‘Precarious Tenure’ Andrea V. Wright’s first solo UK show was conceived during a month-long residency at PADA (November 2021) which is situated in Barreiro, a crumbling post-industrial estate in Lisbon. PADA allowed her to fully immerse herself in her studio practice and create a new body of work especially for this show continuing themes and works developed during the covid lockdowns.
Wright’s intuitive, process-led practice teeters on the peripheries of sculpture and painting. Her multi-disciplinary approach explores the meeting points of architecture, the human body, and the lived experience, investigating themes of transition, protection, isolation and defence. During the past eighteen months Wright’s work has drawn more on unwanted and discarded objects and materials found fly-tipped on the streets or hunted down on internet selling sites.

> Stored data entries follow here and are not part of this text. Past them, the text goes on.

<file path="config.mk">
export PLATFORM = sky130hd
export DESIGN_NAME = frpm_front
export DESIGN_NICKNAME = d
export VERILOG_FILES = /design/src/frpm_pkg.sv /design/src/frpm_div.sv /design/src/frpm_front.sv
export SDC_FILE = /design/constraint.sdc
export NUM_CORES = 2
export LEC_CHECK = 0
export BUFFER_PORTS_ARGS = -buffer_cell sky130_fd_sc_hd__buf_2
export CORE_ASPECT_RATIO = 1.75
export CORE_UTILIZATION = 49
export DETAILED_ROUTE_END_ITERATION = 8
export GPL_TIMING_DRIVEN = 0
export PLACE_DENSITY = 0.76
export SLEW_MARGIN = 20
export SYNTH_ARGS = -nofsm -noshare
export SYNTH_HDL_FRONTEND = slang
export SYNTH_SLANG_ARGS = --single-unit
</file>
<file path="constraint.sdc">
create_clock -name clk -period 9.85 [get_ports clk]
set_input_delay 0.4925 -clock clk [delete_from_list [all_inputs] [get_ports clk]]
set_output_delay 0.4925 -clock clk [all_outputs]
set_load 0.005 [all_outputs]
</file>
<file path="src/frpm_pkg.sv">
// Package for the letterbox point-to-source mapper.
// Holds register indexes, the fit selection code and the queue status type.
// No dependencies.
`timescale 1ns / 1ps

package frpm_pkg;

    localparam int CFG_IDX_BITS = 3;

    localparam logic [CFG_IDX_BITS-1:0] REG_SOURCE_WIDTH    = 3'd0;
    localparam logic [CFG_IDX_BITS-1:0] REG_SOURCE_HEIGHT   = 3'd1;
    localparam logic [CFG_IDX_BITS-1:0] REG_VIEWPORT_WIDTH  = 3'd2;
    localparam logic [CFG_IDX_BITS-1:0] REG_VIEWPORT_HEIGHT = 3'd3;
    localparam logic [CFG_IDX_BITS-1:0] REG_FIT_MODE        = 3'd4;

    localparam int FIFO_DEPTH    = 4;
    localparam int FIFO_PTR_BITS = 2;

    // Which display axis is fitted to the viewport; the other axis is derived by division.
    typedef enum logic [1:0] {
        FIT_NONE = 2'd0,
        FIT_X    = 2'd1,
        FIT_Y    = 2'd2
    } fit_sel_t;

    typedef struct packed {
        logic full;
        logic empty;
    } fifo_stat_t;

endpackage

</file>
<file path="src/frpm_div.sv">
// Pipelined restoring divider, one quotient bit per stage.
// Carries a payload alongside each transfer. Uses no package items.
`timescale 1ns / 1ps

module frpm_div #(
    parameter int DW = 28,
    parameter int VW = 14,
    parameter int QW = 13,
    parameter int PW = 1
) (
    input  logic          clk,
    input  logic          rst_n,
    input  logic          in_valid,
    input  logic [DW-1:0] in_dividend,
    input  logic [VW-1:0] in_divisor,
    input  logic [PW-1:0] in_payload,
    output logic          out_valid,
    output logic [QW-1:0] out_quotient,
    output logic [PW-1:0] out_payload
);

    logic          vld_reg [QW];
    logic [DW-1:0] rem_reg [QW];
    logic [VW-1:0] dvs_reg [QW];
    logic [QW-1:0] quo_reg [QW];
    logic [PW-1:0] pay_reg [QW];

    genvar k;
    generate
        for (k = 0; k < QW; k++)
        begin : g_stage
            localparam int B = QW - 1 - k;
            logic          vld_in;
            logic [DW-1:0] rem_in;
            logic [VW-1:0] dvs_in;
            logic [QW-1:0] quo_in;
            logic [PW-1:0] pay_in;
            logic [DW-1:0] shifted;
            logic          ge;

            if (k == 0)
            begin : g_first
                assign vld_in = in_valid;
                assign rem_in = in_dividend;
                assign dvs_in = in_divisor;
                assign quo_in = '0;
                assign pay_in = in_payload;
            end
            else
            begin : g_next
                assign vld_in = vld_reg[k-1];
                assign rem_in = rem_reg[k-1];
                assign dvs_in = dvs_reg[k-1];
                assign quo_in = quo_reg[k-1];
                assign pay_in = pay_reg[k-1];
            end

            assign shifted = {{(DW-VW){1'b0}}, dvs_in} << B;
            assign ge      = (rem_in >= shifted);

            always_ff @(posedge clk or negedge rst_n)
            begin
                if (!rst_n)
                begin
                    vld_reg[k] <= 1'b0;
                end
                else
                begin
                    vld_reg[k] <= vld_in;
                end
            end

            always_ff @(posedge clk)
            begin
                rem_reg[k] <= ge ? (rem_in - shifted) : rem_in;
                dvs_reg[k] <= dvs_in;
                quo_reg[k] <= quo_in | ({{(QW-1){1'b0}}, ge} << B);
                pay_reg[k] <= pay_in;
            end
        end
    endgenerate

    assign out_valid    = vld_reg[QW-1];
    assign out_quotient = quo_reg[QW-1];
    assign out_payload  = pay_reg[QW-1];

endmodule

</file>
<file path="src/frpm_front.sv">
// Front part: accepts points, derives the display rectangle and classifies hits.
// Depends on frpm_pkg and frpm_div.
`timescale 1ns / 1ps

module frpm_front #(
    parameter int DIM_BITS = 13
) (
    input  logic                       clk,
    input  logic                       rst_n,
    input  logic                       accept,
    input  logic signed [DIM_BITS+1:0] view_x,
    input  logic signed [DIM_BITS+1:0] view_y,
    input  logic [DIM_BITS-1:0]        source_width,
    input  logic [DIM_BITS-1:0]        source_height,
    input  logic [DIM_BITS-1:0]        viewport_width,
    input  logic [DIM_BITS-1:0]        viewport_height,
    input  logic                       fit_en,
    output logic                       push,
    output logic [4*DIM_BITS:0]        entry
);

    localparam int D  = DIM_BITS;
    localparam int DW = 2*D + 2;
    localparam int PW = 2 + 2*(D + 2);

    logic                 v1_reg;
    logic signed [D+1:0]  px1_reg;
    logic signed [D+1:0]  py1_reg;
    logic [2*D-1:0]       pa_reg;
    logic [2*D-1:0]       pb_reg;

    always_ff @(posedge clk or negedge rst_n)
    begin
        if (!rst_n)
        begin
            v1_reg <= 1'b0;
        end
        else
        begin
            v1_reg <= accept;
        end
    end

    // vw*sh and vh*sw serve both the axis choice and the divider numerator.
    always_ff @(posedge clk)
    begin
        px1_reg <= view_x;
        py1_reg <= view_y;
        pa_reg  <= {{D{1'b0}}, viewport_width} * {{D{1'b0}}, source_height};
        pb_reg  <= {{D{1'b0}}, viewport_height} * {{D{1'b0}}, source_width};
    end

    frpm_pkg::fit_sel_t sel;
    logic [DW-1:0]      dvd;
    logic [D:0]         dvs;

    always_comb
    begin
        sel = frpm_pkg::FIT_NONE;
        dvd = '0;
        dvs = '0;
        if (fit_en)
        begin
            if (pa_reg <= pb_reg)
            begin
                if (viewport_width < source_width)
                begin
                    sel = frpm_pkg::FIT_X;
                    dvd = {1'b0, pa_reg, 1'b0} + {{(D+2){1'b0}}, source_width};
                    dvs = {source_width, 1'b0};
                end
            end
            else if (viewport_height < source_height)
            begin
                sel = frpm_pkg::FIT_Y;
                dvd = {1'b0, pb_reg, 1'b0} + {{(D+2){1'b0}}, source_height};
                dvs = {source_height, 1'b0};
            end
        end
    end

    logic          dv_valid;
    logic [D-1:0]  dv_q;
    logic [PW-1:0] dv_pay;

    frpm_div #(
        .DW (DW),
        .VW (D + 1),
        .QW (D),
        .PW (PW)
    ) u_geom_div (
        .clk          (clk),
        .rst_n        (rst_n),
        .in_valid     (v1_reg),
        .in_dividend  (dvd),
        .in_divisor   (dvs),
        .in_payload   ({sel, px1_reg, py1_reg}),
        .out_valid    (dv_valid),
        .out_quotient (dv_q),
        .out_payload  (dv_pay)
    );

    frpm_pkg::fit_sel_t  sel_o;
    logic signed [D+1:0] px_o;
    logic signed [D+1:0] py_o;
    logic [D-1:0]        tw;
    logic [D-1:0]        th;
    logic signed [D:0]   dx;
    logic signed [D:0]   dy;
    logic signed [D:0]   left;
    logic signed [D:0]   top;
    logic signed [D+2:0] rx;
    logic signed [D+2:0] ry;
    logic                sizes_ok;
    logic                in_rect;

    assign sel_o = frpm_pkg::fit_sel_t'(dv_pay[PW-1 -: 2]);
    assign px_o  = dv_pay[2*(D+2)-1 -: D+2];
    assign py_o  = dv_pay[D+1:0];

    always_comb
    begin
        case (sel_o)
            frpm_pkg::FIT_X:
            begin
                tw = viewport_width;
                th = dv_q;
            end
            frpm_pkg::FIT_Y:
            begin
                tw = dv_q;
                th = viewport_height;
            end
            default:
            begin
                tw = source_width;
                th = source_height;
            end
        endcase
    end

    // Offsets are halved with truncation toward zero.
    assign dx   = $signed({1'b0, viewport_width}) - $signed({1'b0, tw});
    assign dy   = $signed({1'b0, viewport_height}) - $signed({1'b0, th});
    assign left = (dx + $signed({{D{1'b0}}, dx[D]})) >>> 1;
    assign top  = (dy + $signed({{D{1'b0}}, dy[D]})) >>> 1;
    assign rx   = $signed({px_o[D+1], px_o}) - $signed({{2{left[D]}}, left});
    assign ry   = $signed({py_o[D+1], py_o}) - $signed({{2{top[D]}}, top});

    assign sizes_ok = (source_width != '0) && (source_height != '0) &&
                      (viewport_width != '0) && (viewport_height != '0) &&
                      (tw != '0) && (th != '0);
    assign in_rect  = !rx[D+2] && !ry[D+2] &&
                      ($unsigned(rx) < {3'b000, tw}) && ($unsigned(ry) < {3'b000, th});

    assign push  = dv_valid;
    assign entry = {sizes_ok && in_rect, rx[D-1:0], ry[D-1:0], tw, th};

endmodule

</file>
==> results.toml <==
[run_status]
outcome = "finished clean"

[route]
wl_per_cell_microns = 21.4
drtIter0Drc = 2433
vias_per_cell = 5.62
drc = 0
met3_length_microns = 11100
route.top_layer_used = "met5"
wl_microns = 149000
vias = 39326
first_pass_iters = 6
detail-route-antenna-nets = 0
wl_met2_microns = 74700
detail_route.wirelength.met1_microns = 47400

[yosys]
synthMostInstantiatedCell = "dfxtp_1"
synthTopCellsByArea = "dfxtp_1 41%, ha_1 11%, fa_1 10%"
synth_top_family_by_area = "adder cells"
synth_largest_area_cell = "dfxtp_1"
synth_top_cell_area_share = 0.413
async_flop_share = 0.0129
postSynthCellCount = 5279
synth_xor_area_frac = 0.0529
syn_avg_cell_area_sq_um = 9.82
synth-compound-area-share = 0.115
synthSimpleGateAreaFrac = 0.133
synthFlopType = "dfxtp_1"
synthAdderAreaFrac = 0.213
ys_ff_latch = 1083
yosysUniqueCellTypes = 97
synth_common_cells = "1069 x dfxtp_1, 633 x inv_1, 488 x nand2_1"
syn-num-nets = 6087
ys.warnings.count = 0
synth_edf_count = 0
synth_mux_area_frac = 0.00956
yosysSeqAreaShare = 0.420
synth_area_sq_mm = 0.0518

[worst_hold_path]
hold_path_class = "primary input to flop"

[worst_setup_path]
r2r_cells = 24
cp.depth = 35
r2r_start = "pb_reg[3]"
crit_buf_inv = 4
ff2ff_setup_slack_ps = 2700
endpoint_kind = "output port"
max_stage_delay_ps = 410
endpoint = "entry[52]"
critPathRequiredTime_ps = 9360
crit_fanout = 10
critPathLaunchType = "flop"
rr_endpoint = "u_geom_div.rem_reg[0][24]"
critPathKind = "flop to output port"
crit_family = "compound AO/OA/AOI/OAI gates"
crit_start = "u_geom_div.pay_reg[12][30]"
slowest_stage = "a221o_1"
cp.arrival_ps = 9020

[clock_tree]
cts_max_level = 3
numClockSinks = 1083
cts_tree = "yes"
cts_buffer_depth = 3
root_buffer = "clkbuf_16"
clk_pin_slew_ps = 70
clk_latency_ps = 720
cts-buffers-inserted = 92

[global_route]
grt_pass1_wl_microns = 228000
antenna_found_initial = 17
grt_use_total = 0.284
overflow = 0
grt_pass1_vias = 40794
grt_max_degree = 20

[placement]
place_inst = 6767
gp_congestion = 1.02
pre_cts_ws_ps = -1310
dp_hpwl_microns = 114000
io_buffer_count = 137

[finish]
finalNonFillerCells = 6995
largest_reg_flops = 416
area_delta_synth_final_pct = 12.7
drive_above_1_share = 0.0779
fin_nets = 6362

[timing]
timing.final.crit_share = 0.966
maxSlewViolCount = 0
worstMarginPinSlew_ps = 1150
hold_violations = 0
fin_worst_skew_ps = 43.2
fin_ws_ps = 336
period_needed_ps = 9510
fmax_ghz = 0.105
setup_violations = 0
maxSlewHeadroom = 0.227

[floorplanning]
die_height_microns = 432
coreArea_sq_mm = 0.105
fp.dieArea_sq_mm = 0.107
ios = 140
start_util = 0.495
num_rows = 157
fp.dieW_microns = 248

[job]
maxCapViolations = 0
[metal layers]
layer / up-vias / track usage
li1: 18229 / -
met1: 18774 / 0.261
met2: 1559 / 0.499
met3: 754 / 0.0755
met4: 10 / 0.266
met5: - / 0
[layout make-up]
type                    count  area [sq um]
multi-input cells        3432         27400
flip-flops and latches   1083         21800
clock buffers             123          2610
fillers                  8924         46300
well taps                1351          1690
diodes                     10          25.0
plain buffers             127           573
inverters                 637          2390
clock inverters            51           868
repair buffers            181          1100
[layout by cell type, fill, tap and decap left out, drive strengths merged, types with 61 or more instances in the layout]
master,instances
buf,169
a21o,100
nor3,107
inv,647
nor2,280
clkbuf,230
o21ai,245
nor4,62
ha,462
xor2,128
a21oi,250
and2,122
xnor2,185
nand3,61
fa,260
dfxtp,1069
nand2,488
[worst register-to-register path, cell delays in order, from the launching register on]
cell	delay, ps
dfxtp_1	370
inv_1	60
ha_1	300
a211oi_2	240
o22ai_1	130
nor4b_2	800
o311ai_1	290
o21ai_2	260
buf_4	240
clkbuf_1	380
clkbuf_1	390
a21oi_1	80
a21o_1	270
ha_1	320
clkbuf_1	240
nand3_1	190
nor4_1	650
a21boi_0	260
a31o_1	130
o2111ai_1	140
nor4_2	460
or4_1	200
buf_4	160
buf_12	160
mux2_4	320
[cells by family after synthesis]
| family | count (synthesis) |
|---|---|
| multiplexers | 44 |
| adder cells (fa/ha/maj) | 727 |
| buffers and inverters | 764 |
| AND/OR/NAND/NOR | 1422 |
| AO/OA/AOI/OAI | 926 |
| flip-flops | 1083 |
| XOR/XNOR | 313 |
[through the flow]
step | util | instance area (sq um) | TNS, ps | hold slack (ps)
after global routing | 0.558 | 58400 | -69.1 | 92.0
after CTS | 0.556 | 58200 | 0 | 58.3
after global placement | 0.518 | 54200 | -1230 | 310
after floorplan | - | 51800 | 0 | 197
final | 0.558 | 58400 | 0 | 112
after detailed placement | 0.518 | 54200 | -1310 | 312
[timing repair]
item / CTS / global route
hold buffers: 32 / 0
buffers inserted: 5 / 7
hold endpoints to repair: 45 / 0
setup endpoints to repair: 1 / 1
pin swaps: 9 / 17
gates resized for setup: 57 / 26
[worst min-delay path by stage]
| stage | from | to | slack [ps] | cells after the start |
|---|---|---|---|---|
| 2_1_floorplan | rst_n | u_geom_div.g_stage[10].vld_in | 200 | 0 |
| 3_3_place_gp | u_geom_div.pay_reg[9][8] | u_geom_div.pay_reg[10][8] | 310 | 0 |
| 3_5_place_dp | u_geom_div.pay_reg[1][18] | u_geom_div.pay_reg[2][18] | 310 | 0 |
| 4_1_cts | viewport_width[0] | pa_reg[0] | 60 | 2 |
| 5_1_grt | viewport_width[0] | pa_reg[0] | 90 | 2 |
| 6_report | viewport_width[0] | pa_reg[0] | 110 | 2 |
Power is not shown: default switching activity piles up to over one toggle a cycle in this logic, so the estimate is an artifact.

There is something about the tentative point between becoming and disintegrating that Wright captures in her work giving it a sense of power and tension. This threshold is a space which can be difficult to articulate, visualise or give form to but Wright has accomplished this with her meticulously created, tactile sculptures which beg to be touched. Forms have been lifted from architecture, fashion and the appropriation of found and utilitarian objects which are both subtly figurative and architectural, akin to structure and surface, bone and skin. These shifts in tension are as much a metaphysical journey as they are a play on our imagination and our anxieties. This need for defence and protection against the constant ambiguities of life, unseen and imaginary opponents has been materialised into Wright’s new body of work.
During the late 1990s and 2000’s Wright worked in the fashion industry as a stylist with artists including Bjork, and for the magazines The Face, Arena and Italian Vogue. She went on to work for her sister’s womenswear company in New York. This background is none more evident than in these new artworks, where the quality and surfaces of the materials she chooses to work with are considered as fundamental to the sculptures as the forms themselves.
Andrea V. Wright’s ‘Precarious Tenure’ successfully explores the “overlap between sculpture and other practices, disrupting expectations and defying categorisation” Jillian Knipe ‘Secondary Structures’, 2018. Wright has embraced three-dimensionality as the physical manifestation of her ideas, creating artwork that challenges us to look beyond what we think we know about painting and sculpture.